[SUPPLIED MATERIAL]
▼

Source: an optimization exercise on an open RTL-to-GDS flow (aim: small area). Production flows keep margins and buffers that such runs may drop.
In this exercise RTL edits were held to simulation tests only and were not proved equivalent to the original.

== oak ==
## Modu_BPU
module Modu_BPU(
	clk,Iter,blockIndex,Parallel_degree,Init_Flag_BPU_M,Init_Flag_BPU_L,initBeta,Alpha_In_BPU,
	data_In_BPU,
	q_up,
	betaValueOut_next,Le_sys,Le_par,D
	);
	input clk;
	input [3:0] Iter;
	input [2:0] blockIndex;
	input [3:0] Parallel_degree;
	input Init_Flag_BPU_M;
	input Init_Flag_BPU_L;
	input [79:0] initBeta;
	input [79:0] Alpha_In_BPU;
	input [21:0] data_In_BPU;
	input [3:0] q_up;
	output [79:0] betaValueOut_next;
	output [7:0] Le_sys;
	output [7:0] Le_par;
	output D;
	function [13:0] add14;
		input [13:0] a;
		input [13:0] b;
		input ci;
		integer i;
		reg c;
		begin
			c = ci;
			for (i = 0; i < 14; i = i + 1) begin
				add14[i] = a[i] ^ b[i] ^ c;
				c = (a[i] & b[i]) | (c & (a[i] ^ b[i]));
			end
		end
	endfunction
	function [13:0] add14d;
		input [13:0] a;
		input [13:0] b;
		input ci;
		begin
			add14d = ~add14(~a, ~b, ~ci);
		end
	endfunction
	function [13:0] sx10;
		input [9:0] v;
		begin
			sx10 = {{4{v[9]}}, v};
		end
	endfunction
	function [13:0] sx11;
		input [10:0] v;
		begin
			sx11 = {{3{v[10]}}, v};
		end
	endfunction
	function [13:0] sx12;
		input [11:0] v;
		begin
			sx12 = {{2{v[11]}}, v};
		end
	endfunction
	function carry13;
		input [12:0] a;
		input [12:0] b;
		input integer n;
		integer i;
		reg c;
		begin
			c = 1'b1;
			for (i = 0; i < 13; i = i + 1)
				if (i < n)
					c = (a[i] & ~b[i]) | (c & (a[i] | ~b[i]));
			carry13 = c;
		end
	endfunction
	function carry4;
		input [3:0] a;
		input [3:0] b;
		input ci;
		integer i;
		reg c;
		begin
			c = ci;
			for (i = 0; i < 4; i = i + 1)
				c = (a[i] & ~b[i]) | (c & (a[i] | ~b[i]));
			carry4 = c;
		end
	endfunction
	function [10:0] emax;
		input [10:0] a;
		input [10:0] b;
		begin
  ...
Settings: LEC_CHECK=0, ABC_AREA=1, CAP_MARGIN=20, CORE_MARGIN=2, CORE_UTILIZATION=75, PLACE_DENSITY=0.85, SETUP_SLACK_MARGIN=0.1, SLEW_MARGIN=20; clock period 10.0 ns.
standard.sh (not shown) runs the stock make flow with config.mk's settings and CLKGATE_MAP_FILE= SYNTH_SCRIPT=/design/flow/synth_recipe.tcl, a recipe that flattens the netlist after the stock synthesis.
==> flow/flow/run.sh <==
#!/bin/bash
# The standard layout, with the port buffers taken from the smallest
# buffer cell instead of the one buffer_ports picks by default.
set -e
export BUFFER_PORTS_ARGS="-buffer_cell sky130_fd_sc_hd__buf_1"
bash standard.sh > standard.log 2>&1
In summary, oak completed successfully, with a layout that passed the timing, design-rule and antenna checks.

▲
▼

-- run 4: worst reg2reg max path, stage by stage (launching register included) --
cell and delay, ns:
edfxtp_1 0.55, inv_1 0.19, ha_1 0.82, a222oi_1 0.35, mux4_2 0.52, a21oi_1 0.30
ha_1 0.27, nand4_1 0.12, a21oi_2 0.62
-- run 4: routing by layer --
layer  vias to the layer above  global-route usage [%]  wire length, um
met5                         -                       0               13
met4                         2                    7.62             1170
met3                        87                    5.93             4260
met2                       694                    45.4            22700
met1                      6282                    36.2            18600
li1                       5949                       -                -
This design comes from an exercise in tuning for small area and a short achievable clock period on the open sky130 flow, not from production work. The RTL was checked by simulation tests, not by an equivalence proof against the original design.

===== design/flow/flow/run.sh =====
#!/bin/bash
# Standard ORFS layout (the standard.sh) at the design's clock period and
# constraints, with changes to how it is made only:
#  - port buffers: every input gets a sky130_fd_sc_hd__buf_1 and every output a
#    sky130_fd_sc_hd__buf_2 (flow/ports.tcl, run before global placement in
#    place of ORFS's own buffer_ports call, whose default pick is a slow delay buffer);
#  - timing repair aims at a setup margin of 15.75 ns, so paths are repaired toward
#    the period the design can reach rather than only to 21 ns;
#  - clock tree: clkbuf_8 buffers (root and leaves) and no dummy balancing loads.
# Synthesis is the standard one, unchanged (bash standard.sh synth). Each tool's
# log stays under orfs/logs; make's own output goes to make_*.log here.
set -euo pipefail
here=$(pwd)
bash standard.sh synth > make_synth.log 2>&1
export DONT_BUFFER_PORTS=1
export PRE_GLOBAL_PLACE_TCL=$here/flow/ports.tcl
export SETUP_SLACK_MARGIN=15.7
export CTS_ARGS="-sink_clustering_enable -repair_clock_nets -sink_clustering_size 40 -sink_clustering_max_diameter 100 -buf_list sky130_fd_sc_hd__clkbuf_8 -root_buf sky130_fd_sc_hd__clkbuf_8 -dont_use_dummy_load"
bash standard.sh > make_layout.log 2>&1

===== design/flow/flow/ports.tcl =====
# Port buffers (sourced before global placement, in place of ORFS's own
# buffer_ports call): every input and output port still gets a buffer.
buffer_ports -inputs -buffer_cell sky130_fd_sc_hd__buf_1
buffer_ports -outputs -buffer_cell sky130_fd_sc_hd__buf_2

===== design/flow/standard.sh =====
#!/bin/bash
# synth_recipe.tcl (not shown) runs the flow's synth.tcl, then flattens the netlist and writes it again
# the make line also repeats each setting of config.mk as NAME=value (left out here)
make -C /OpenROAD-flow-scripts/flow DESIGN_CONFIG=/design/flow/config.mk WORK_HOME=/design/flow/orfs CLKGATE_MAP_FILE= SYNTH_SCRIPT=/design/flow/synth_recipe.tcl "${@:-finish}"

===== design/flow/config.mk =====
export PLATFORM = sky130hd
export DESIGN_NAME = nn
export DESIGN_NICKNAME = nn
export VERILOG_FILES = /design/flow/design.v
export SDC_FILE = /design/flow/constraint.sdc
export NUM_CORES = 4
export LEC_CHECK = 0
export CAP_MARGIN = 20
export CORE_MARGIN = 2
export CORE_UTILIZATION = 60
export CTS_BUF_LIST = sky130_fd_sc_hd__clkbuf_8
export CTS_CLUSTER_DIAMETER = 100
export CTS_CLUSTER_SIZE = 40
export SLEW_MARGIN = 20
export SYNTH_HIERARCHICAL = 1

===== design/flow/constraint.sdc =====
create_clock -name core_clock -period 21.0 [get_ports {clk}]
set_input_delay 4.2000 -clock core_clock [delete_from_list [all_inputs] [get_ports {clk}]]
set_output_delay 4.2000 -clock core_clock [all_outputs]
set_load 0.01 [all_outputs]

▲

[YOUR INSTRUCTIONS]
Respond with one number only: how many lines of the data contain "layer".

[ANSWER]
2